Aim of the exercise
Check each line of the material. Copy those containing "commands".

━━━ Task inputs

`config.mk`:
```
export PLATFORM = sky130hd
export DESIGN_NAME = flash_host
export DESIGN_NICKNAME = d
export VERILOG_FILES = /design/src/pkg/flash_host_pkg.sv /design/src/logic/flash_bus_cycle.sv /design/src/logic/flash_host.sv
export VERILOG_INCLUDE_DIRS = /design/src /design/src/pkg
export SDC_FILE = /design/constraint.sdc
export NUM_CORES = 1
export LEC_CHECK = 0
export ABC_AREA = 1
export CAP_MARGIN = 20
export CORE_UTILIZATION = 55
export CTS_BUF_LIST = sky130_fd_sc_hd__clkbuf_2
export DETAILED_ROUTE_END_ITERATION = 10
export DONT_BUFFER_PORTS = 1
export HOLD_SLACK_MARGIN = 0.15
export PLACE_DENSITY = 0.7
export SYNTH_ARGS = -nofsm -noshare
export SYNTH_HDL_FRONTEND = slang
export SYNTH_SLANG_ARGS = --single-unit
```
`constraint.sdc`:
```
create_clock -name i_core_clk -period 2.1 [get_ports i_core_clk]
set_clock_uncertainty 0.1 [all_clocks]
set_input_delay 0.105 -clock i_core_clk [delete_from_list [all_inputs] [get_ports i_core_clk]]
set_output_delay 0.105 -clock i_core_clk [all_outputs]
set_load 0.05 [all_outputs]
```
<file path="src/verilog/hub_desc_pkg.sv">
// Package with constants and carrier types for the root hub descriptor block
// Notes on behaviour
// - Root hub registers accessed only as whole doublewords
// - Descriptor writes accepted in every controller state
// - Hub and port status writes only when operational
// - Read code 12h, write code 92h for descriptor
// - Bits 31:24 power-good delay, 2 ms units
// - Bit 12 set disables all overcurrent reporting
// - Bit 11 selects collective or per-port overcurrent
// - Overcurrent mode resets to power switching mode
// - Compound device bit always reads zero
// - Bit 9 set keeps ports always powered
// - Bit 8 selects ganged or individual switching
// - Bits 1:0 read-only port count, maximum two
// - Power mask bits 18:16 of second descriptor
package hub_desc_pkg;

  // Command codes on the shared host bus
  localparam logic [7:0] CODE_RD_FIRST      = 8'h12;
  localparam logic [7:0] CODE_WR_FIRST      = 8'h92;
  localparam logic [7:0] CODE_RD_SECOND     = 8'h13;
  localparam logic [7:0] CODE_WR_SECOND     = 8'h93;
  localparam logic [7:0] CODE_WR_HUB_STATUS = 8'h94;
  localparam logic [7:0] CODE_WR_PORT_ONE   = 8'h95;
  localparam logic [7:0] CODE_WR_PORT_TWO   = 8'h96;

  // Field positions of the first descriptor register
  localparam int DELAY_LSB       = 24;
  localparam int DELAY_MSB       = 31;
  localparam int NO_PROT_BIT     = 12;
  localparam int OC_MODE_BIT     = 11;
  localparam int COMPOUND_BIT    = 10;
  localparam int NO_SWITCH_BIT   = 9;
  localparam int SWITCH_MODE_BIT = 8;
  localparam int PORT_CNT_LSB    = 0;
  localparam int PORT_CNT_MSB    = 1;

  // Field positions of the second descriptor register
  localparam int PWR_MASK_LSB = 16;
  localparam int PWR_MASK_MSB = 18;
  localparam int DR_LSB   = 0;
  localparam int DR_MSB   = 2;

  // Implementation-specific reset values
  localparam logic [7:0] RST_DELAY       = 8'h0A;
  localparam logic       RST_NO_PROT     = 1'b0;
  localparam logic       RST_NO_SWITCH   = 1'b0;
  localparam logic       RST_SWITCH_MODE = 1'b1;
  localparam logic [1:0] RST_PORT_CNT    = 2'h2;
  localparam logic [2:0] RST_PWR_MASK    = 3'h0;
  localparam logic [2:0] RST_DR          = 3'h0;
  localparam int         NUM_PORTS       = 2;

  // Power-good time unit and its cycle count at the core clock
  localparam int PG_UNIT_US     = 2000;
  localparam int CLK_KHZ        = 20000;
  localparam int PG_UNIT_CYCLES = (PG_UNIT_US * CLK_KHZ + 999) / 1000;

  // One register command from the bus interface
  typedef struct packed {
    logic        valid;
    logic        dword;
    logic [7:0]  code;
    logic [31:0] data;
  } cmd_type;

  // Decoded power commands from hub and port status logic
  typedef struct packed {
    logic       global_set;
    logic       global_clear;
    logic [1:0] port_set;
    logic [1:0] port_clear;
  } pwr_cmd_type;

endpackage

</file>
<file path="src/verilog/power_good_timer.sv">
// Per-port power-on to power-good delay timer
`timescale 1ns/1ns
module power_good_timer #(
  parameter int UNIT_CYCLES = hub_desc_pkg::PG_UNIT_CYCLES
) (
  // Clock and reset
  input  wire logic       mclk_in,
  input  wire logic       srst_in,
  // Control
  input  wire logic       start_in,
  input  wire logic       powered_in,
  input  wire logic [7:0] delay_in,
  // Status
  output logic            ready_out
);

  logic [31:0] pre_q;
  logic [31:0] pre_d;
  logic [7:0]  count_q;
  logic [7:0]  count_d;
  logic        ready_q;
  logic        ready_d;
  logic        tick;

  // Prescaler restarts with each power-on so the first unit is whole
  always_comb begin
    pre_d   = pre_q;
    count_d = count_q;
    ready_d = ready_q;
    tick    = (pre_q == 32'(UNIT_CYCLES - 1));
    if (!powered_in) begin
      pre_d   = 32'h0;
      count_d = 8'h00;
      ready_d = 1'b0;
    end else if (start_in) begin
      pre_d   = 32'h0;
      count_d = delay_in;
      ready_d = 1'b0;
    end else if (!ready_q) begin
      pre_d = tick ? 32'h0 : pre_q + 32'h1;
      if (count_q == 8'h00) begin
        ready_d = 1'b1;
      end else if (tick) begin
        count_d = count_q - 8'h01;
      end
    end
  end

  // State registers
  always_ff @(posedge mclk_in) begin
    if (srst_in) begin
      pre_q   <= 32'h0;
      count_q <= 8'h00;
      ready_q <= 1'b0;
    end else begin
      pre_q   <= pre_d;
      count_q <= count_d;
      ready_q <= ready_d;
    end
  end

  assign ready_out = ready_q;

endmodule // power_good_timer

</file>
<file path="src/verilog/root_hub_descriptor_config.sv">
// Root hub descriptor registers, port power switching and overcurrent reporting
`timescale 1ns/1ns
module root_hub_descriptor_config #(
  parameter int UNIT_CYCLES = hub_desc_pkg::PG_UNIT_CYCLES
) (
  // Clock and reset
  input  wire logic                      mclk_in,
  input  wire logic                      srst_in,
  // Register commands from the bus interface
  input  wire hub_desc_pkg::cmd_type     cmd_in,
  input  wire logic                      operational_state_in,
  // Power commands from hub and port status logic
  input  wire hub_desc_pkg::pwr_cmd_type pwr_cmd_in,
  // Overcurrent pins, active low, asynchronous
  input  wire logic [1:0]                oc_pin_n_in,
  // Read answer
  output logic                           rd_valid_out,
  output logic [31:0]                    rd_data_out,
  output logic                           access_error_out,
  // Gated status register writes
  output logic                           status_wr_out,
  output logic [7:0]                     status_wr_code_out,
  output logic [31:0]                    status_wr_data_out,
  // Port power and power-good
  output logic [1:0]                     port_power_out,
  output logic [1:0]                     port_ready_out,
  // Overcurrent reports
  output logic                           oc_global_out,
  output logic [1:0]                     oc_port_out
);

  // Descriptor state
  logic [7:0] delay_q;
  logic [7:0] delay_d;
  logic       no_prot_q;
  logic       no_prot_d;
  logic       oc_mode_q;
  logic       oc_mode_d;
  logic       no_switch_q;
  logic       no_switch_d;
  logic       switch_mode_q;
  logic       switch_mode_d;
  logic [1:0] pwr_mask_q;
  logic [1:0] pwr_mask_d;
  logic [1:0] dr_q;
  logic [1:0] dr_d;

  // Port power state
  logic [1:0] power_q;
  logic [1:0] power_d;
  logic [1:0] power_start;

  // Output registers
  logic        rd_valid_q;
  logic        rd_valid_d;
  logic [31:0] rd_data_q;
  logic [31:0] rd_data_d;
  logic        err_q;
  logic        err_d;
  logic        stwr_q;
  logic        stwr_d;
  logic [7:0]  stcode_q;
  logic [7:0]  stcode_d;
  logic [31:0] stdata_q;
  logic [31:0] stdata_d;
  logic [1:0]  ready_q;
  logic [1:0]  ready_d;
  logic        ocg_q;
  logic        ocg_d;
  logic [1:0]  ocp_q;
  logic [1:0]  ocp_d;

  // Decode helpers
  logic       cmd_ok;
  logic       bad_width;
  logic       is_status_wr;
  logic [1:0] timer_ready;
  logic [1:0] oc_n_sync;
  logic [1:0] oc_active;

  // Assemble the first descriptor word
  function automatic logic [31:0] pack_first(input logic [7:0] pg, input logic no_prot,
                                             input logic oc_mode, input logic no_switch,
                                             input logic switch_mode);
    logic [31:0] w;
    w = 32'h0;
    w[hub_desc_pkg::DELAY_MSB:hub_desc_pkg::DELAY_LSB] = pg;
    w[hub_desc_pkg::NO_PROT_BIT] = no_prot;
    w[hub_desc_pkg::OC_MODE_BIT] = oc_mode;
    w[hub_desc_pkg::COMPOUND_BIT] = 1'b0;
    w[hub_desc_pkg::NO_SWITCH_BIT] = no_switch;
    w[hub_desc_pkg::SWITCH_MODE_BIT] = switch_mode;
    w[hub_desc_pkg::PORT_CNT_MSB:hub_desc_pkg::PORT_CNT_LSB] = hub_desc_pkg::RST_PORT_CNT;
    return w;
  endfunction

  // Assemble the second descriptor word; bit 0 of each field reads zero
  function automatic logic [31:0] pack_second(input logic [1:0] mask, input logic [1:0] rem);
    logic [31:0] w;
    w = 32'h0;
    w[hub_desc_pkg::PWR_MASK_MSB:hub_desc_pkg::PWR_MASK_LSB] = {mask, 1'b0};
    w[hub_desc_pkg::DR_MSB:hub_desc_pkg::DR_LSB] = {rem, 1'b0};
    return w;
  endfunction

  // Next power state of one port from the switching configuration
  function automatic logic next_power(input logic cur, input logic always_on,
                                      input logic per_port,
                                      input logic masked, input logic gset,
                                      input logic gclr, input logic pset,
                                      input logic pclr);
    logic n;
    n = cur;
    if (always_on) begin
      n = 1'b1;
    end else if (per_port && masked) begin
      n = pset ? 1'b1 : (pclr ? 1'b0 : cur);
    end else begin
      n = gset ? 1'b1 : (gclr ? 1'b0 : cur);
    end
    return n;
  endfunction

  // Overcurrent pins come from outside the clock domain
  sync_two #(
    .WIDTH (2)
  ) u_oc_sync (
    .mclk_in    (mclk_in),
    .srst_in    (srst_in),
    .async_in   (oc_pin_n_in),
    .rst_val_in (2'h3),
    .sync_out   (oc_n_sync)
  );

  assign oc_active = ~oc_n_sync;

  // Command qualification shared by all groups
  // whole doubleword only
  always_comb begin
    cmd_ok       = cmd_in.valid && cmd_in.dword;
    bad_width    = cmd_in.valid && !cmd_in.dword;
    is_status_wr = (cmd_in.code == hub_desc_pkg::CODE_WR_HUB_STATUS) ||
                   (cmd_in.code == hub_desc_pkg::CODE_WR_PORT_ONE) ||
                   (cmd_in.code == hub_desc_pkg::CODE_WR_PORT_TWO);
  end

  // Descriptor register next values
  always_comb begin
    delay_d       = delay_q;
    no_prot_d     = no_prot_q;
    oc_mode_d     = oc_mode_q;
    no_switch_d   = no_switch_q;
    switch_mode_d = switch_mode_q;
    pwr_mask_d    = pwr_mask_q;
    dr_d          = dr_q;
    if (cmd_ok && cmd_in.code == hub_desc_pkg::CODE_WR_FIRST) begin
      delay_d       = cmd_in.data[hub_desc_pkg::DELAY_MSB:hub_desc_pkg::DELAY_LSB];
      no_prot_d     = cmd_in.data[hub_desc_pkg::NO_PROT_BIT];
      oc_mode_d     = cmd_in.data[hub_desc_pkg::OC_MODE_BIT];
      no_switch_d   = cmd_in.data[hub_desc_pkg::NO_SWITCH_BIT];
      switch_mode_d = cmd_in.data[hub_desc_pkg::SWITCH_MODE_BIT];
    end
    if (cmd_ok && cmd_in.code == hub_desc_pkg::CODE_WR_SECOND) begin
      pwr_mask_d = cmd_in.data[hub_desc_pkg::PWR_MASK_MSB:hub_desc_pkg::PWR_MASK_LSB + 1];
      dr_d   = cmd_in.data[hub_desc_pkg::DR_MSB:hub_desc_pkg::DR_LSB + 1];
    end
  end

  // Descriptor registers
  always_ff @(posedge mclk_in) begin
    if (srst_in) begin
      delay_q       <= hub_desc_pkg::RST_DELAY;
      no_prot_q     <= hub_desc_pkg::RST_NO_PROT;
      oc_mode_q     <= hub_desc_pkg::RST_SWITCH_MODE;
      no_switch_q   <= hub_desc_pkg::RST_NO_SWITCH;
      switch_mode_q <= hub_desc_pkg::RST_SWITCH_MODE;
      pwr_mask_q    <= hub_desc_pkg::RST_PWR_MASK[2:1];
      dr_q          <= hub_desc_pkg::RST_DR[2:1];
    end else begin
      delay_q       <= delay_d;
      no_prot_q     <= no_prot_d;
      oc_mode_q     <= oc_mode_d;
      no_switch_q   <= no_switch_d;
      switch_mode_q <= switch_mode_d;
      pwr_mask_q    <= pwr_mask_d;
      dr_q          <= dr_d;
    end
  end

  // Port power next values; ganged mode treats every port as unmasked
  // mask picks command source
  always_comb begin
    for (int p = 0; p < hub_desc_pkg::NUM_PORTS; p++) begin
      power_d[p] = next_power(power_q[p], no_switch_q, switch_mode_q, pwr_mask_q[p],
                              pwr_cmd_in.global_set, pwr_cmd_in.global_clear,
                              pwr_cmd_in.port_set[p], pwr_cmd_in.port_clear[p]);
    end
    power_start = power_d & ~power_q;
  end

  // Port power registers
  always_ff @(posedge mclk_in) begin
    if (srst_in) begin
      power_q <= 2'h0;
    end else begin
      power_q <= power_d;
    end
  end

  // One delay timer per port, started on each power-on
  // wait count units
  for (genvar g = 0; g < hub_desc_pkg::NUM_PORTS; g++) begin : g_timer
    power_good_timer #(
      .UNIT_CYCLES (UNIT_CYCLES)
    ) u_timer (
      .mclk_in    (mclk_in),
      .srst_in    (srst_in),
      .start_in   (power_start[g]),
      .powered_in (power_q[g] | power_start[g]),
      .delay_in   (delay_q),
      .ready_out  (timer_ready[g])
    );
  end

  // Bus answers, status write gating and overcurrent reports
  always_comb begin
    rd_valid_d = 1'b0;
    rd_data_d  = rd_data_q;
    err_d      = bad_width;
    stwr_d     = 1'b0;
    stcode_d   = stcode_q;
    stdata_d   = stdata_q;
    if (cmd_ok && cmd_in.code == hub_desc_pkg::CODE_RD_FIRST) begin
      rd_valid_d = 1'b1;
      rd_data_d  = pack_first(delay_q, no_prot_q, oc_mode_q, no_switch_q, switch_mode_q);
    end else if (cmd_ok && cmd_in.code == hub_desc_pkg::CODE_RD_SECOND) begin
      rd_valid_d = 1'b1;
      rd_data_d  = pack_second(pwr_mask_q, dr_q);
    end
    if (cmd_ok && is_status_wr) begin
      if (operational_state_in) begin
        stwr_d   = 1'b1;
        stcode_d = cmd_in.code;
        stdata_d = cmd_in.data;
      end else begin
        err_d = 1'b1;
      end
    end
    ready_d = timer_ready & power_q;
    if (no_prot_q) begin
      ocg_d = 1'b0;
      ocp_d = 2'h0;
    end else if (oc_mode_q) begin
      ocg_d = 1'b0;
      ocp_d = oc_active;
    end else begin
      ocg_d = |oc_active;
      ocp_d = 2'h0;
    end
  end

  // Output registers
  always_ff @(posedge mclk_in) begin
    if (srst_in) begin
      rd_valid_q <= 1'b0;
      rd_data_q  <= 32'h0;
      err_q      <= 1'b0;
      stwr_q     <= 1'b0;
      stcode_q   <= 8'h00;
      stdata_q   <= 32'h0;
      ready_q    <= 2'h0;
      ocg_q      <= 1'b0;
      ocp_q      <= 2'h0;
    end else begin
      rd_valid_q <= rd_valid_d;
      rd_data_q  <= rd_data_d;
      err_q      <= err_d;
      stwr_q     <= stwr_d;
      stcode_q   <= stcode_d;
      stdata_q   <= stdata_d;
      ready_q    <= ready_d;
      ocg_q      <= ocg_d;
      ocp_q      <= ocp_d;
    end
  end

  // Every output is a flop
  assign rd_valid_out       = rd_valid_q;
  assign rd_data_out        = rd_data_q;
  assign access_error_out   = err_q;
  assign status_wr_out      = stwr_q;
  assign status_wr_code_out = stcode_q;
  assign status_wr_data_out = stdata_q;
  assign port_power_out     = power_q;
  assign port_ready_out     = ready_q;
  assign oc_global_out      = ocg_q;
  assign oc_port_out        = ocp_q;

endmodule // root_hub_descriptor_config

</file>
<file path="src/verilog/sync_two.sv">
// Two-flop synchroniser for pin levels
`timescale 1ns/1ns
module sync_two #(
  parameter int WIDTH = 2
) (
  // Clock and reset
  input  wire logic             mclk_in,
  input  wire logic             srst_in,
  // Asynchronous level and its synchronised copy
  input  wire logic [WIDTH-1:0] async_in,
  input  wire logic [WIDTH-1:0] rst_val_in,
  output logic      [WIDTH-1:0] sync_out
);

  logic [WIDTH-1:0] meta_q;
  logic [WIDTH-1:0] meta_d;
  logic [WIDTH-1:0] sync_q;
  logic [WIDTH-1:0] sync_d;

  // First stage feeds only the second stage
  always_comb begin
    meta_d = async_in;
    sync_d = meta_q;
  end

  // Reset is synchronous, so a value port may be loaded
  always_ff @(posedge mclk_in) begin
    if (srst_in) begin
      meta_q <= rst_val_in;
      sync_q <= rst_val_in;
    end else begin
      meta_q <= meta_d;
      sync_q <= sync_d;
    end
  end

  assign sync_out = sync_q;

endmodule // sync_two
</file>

━━━━━━

Response to the exercise
  // Decoded power commands from hub and port status logic
  // Register commands from the bus interface
  // Power commands from hub and port status logic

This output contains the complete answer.